EXERCISE AIM: Beginning at the line that holds "cap_violations = 0", restate each line exactly through the final line of the records. Include both of those lines.

[Collection entries]
★ ★ ★ ★ ★
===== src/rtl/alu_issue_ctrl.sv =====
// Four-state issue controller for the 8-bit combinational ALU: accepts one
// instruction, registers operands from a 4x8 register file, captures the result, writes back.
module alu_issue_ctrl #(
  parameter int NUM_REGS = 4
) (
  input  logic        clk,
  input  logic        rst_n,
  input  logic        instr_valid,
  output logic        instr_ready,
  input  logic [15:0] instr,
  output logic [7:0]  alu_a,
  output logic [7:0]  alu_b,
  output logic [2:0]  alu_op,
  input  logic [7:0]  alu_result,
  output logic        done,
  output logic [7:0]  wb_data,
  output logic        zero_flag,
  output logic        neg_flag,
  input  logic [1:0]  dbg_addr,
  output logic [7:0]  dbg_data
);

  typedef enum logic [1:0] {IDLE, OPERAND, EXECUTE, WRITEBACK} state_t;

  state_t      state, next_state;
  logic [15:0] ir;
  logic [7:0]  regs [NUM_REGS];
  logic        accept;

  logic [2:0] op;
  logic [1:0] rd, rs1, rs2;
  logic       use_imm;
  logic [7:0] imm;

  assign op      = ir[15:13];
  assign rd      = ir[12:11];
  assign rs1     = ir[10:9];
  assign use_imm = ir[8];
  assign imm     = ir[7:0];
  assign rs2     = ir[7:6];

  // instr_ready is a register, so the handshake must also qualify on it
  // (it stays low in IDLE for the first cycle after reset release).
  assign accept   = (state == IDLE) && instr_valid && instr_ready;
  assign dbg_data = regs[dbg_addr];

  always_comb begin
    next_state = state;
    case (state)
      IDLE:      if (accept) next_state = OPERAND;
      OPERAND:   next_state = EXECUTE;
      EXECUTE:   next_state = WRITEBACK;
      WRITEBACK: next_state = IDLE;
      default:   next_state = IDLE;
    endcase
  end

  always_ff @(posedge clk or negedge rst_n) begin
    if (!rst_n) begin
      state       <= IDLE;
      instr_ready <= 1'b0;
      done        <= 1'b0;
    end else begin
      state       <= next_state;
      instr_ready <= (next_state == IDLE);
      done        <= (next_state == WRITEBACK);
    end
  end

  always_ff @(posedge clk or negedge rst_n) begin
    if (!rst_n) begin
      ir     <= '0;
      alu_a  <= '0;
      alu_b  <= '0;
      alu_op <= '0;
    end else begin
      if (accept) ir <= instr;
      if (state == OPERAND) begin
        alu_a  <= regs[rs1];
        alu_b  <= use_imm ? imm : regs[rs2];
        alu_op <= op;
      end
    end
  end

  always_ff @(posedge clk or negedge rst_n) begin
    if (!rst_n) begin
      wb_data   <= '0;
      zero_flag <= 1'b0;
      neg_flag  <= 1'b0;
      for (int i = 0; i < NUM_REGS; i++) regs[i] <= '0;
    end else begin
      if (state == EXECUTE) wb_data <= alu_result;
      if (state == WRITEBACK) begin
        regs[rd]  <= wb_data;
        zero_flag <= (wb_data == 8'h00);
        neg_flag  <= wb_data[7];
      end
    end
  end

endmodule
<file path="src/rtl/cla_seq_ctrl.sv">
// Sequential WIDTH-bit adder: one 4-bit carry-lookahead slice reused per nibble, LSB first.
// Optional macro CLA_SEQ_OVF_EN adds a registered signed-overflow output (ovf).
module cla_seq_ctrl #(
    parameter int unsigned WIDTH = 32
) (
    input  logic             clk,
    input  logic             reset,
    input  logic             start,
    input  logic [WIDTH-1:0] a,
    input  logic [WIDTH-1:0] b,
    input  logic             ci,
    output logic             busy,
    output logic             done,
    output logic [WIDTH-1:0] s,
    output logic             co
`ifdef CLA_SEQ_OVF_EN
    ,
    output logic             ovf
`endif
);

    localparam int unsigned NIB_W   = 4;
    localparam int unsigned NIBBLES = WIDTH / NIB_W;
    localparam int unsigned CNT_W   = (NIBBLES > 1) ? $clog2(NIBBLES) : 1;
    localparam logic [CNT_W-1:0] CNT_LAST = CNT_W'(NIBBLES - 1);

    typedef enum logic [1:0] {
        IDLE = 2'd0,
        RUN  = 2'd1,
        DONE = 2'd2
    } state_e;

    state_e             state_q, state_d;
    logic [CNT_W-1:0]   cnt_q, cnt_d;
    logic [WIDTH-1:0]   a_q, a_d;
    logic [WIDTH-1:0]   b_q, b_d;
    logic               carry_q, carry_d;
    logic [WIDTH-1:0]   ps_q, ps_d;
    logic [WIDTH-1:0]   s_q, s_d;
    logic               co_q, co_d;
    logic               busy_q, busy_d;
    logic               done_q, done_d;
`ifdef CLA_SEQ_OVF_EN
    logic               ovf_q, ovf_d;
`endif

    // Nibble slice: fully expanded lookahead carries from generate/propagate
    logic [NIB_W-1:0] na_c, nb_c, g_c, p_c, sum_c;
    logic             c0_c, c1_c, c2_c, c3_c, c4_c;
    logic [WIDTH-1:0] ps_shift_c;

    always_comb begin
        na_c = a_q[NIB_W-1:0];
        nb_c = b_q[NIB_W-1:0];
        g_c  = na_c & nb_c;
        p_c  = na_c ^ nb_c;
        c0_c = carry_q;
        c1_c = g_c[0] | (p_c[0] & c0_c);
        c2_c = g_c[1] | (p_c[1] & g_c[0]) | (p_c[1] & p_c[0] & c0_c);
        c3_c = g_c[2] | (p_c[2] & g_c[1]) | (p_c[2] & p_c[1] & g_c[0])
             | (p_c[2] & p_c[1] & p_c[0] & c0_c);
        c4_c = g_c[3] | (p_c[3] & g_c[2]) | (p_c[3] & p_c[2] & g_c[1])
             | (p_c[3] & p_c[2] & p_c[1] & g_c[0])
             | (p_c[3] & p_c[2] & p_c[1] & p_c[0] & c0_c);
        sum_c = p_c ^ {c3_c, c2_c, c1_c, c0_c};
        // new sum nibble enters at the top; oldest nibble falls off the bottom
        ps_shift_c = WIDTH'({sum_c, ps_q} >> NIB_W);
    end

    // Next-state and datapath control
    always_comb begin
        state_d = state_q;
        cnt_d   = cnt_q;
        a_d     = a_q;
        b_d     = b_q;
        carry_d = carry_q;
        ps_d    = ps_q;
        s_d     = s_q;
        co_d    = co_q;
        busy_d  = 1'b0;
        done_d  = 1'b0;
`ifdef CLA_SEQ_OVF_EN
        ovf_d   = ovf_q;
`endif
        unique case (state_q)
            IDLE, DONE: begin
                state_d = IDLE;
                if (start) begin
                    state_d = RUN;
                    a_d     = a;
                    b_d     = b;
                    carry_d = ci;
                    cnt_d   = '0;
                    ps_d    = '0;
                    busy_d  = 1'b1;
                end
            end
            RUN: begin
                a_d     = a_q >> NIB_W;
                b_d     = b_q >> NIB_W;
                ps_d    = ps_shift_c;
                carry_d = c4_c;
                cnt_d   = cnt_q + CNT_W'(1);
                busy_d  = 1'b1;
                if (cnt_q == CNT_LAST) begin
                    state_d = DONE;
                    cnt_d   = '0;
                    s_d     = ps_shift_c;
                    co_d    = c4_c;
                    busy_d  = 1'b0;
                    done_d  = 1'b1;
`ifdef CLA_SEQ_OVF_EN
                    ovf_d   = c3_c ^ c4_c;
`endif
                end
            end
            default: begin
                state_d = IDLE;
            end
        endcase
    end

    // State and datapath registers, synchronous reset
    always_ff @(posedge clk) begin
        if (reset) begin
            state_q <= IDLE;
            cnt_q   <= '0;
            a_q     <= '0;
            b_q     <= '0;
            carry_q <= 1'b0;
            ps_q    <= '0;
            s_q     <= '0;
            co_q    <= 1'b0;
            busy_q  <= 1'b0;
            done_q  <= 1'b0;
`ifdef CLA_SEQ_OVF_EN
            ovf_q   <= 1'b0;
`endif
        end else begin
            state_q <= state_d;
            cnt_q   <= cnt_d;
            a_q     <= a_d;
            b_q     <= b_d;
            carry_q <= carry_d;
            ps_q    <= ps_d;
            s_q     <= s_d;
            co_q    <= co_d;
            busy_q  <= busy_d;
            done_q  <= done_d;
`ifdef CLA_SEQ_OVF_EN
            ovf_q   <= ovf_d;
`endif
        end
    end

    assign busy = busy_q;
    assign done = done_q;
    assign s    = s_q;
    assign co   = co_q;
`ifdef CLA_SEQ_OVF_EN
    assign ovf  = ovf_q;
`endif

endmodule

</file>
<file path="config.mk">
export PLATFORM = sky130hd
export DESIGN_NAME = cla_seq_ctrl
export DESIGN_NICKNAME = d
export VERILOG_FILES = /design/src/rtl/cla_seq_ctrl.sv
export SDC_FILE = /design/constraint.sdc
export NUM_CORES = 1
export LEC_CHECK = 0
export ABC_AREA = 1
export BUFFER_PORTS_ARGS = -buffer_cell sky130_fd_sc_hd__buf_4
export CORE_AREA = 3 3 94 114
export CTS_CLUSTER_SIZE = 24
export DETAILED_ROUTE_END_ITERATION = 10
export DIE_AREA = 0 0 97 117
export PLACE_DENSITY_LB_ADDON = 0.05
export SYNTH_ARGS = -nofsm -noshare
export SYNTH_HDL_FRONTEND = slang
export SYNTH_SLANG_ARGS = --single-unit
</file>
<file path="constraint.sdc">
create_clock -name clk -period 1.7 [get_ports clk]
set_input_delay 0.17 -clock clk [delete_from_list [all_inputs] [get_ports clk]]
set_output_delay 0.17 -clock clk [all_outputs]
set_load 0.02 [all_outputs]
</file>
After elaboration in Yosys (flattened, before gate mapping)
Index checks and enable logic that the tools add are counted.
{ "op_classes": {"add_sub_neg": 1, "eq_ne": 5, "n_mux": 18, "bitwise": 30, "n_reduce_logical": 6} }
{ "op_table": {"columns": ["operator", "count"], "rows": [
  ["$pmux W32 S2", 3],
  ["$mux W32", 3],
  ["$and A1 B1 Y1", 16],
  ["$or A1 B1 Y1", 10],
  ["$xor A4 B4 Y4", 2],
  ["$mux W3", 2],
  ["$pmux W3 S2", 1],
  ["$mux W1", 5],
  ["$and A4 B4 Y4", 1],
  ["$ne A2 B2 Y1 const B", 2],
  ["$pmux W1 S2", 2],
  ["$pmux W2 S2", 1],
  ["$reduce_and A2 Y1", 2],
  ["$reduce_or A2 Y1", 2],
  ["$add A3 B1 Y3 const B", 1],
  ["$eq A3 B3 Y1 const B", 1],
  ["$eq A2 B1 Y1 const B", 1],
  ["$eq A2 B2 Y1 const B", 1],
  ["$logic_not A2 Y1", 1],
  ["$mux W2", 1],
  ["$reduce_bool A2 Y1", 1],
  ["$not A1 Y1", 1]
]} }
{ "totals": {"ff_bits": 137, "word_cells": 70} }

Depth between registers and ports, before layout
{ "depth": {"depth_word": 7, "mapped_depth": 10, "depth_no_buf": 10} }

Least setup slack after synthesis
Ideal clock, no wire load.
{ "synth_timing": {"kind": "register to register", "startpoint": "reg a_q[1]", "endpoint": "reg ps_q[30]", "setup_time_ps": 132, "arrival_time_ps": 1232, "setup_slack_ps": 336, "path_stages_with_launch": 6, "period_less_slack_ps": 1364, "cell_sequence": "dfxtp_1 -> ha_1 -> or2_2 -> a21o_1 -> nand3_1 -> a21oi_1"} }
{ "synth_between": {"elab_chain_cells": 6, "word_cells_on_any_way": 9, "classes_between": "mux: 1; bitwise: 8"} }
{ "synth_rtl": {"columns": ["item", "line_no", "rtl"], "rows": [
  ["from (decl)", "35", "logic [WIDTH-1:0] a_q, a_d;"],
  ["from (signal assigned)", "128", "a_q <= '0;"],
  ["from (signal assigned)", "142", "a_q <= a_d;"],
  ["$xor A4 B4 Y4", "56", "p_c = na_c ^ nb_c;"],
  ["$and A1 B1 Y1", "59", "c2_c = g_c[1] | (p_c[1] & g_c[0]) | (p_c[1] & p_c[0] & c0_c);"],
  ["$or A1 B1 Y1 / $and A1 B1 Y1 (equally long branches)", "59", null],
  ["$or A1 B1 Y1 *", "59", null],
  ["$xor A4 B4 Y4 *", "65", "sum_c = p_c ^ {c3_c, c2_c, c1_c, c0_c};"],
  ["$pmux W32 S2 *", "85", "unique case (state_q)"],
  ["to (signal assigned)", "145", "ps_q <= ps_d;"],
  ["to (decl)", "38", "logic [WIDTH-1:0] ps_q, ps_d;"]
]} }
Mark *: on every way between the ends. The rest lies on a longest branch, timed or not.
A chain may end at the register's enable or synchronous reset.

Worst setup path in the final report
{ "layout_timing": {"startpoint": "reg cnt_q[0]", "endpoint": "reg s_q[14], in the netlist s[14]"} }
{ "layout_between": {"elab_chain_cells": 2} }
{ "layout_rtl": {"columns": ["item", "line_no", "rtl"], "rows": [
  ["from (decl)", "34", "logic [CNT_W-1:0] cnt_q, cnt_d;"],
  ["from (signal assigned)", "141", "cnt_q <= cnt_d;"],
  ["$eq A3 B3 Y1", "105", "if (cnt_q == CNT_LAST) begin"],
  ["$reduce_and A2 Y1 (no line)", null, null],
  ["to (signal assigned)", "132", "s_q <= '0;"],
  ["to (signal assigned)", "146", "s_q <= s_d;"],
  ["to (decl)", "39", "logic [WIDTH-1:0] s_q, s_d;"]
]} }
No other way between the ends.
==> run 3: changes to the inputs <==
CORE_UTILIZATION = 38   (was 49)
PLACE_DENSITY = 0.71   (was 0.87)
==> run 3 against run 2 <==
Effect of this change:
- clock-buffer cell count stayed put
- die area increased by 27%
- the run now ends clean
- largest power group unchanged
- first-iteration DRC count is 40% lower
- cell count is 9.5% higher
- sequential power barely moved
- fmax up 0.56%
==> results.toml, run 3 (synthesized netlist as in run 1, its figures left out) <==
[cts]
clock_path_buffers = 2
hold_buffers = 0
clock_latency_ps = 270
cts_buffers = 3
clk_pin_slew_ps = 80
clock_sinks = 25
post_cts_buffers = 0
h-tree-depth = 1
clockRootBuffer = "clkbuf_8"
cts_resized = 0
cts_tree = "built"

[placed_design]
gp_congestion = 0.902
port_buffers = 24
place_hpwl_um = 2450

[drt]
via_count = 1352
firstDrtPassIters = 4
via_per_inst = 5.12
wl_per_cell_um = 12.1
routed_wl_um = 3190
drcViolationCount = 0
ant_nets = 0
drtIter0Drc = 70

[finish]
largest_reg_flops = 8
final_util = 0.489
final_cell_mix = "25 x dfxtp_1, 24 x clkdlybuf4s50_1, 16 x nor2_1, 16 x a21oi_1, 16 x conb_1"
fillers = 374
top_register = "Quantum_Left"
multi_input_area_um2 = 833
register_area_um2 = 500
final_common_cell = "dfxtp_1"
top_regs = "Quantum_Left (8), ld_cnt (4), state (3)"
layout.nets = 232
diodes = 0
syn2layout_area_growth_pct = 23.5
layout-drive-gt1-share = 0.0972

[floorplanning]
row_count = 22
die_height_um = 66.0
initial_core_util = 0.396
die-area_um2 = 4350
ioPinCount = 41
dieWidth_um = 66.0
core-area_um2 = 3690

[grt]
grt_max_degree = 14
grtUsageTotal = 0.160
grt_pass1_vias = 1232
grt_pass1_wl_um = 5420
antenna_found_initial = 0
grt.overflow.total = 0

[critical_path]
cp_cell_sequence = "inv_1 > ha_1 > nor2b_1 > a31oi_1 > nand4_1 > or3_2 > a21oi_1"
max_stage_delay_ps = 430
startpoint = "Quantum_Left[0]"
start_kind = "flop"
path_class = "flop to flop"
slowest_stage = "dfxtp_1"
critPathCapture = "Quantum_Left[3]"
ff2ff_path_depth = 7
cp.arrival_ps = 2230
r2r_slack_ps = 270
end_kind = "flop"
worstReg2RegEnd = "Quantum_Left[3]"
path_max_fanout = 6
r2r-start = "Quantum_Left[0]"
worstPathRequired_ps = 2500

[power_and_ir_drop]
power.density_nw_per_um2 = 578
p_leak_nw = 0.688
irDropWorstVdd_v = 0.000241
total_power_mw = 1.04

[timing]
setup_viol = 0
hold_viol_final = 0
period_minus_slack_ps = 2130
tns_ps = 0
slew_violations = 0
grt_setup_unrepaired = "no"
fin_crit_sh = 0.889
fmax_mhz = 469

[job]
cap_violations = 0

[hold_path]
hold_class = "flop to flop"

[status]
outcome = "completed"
★ ★ ★ ★ ★
EXERCISE SOLUTION:
cap_violations = 0

[hold_path]
hold_class = "flop to flop"

[status]
outcome = "completed"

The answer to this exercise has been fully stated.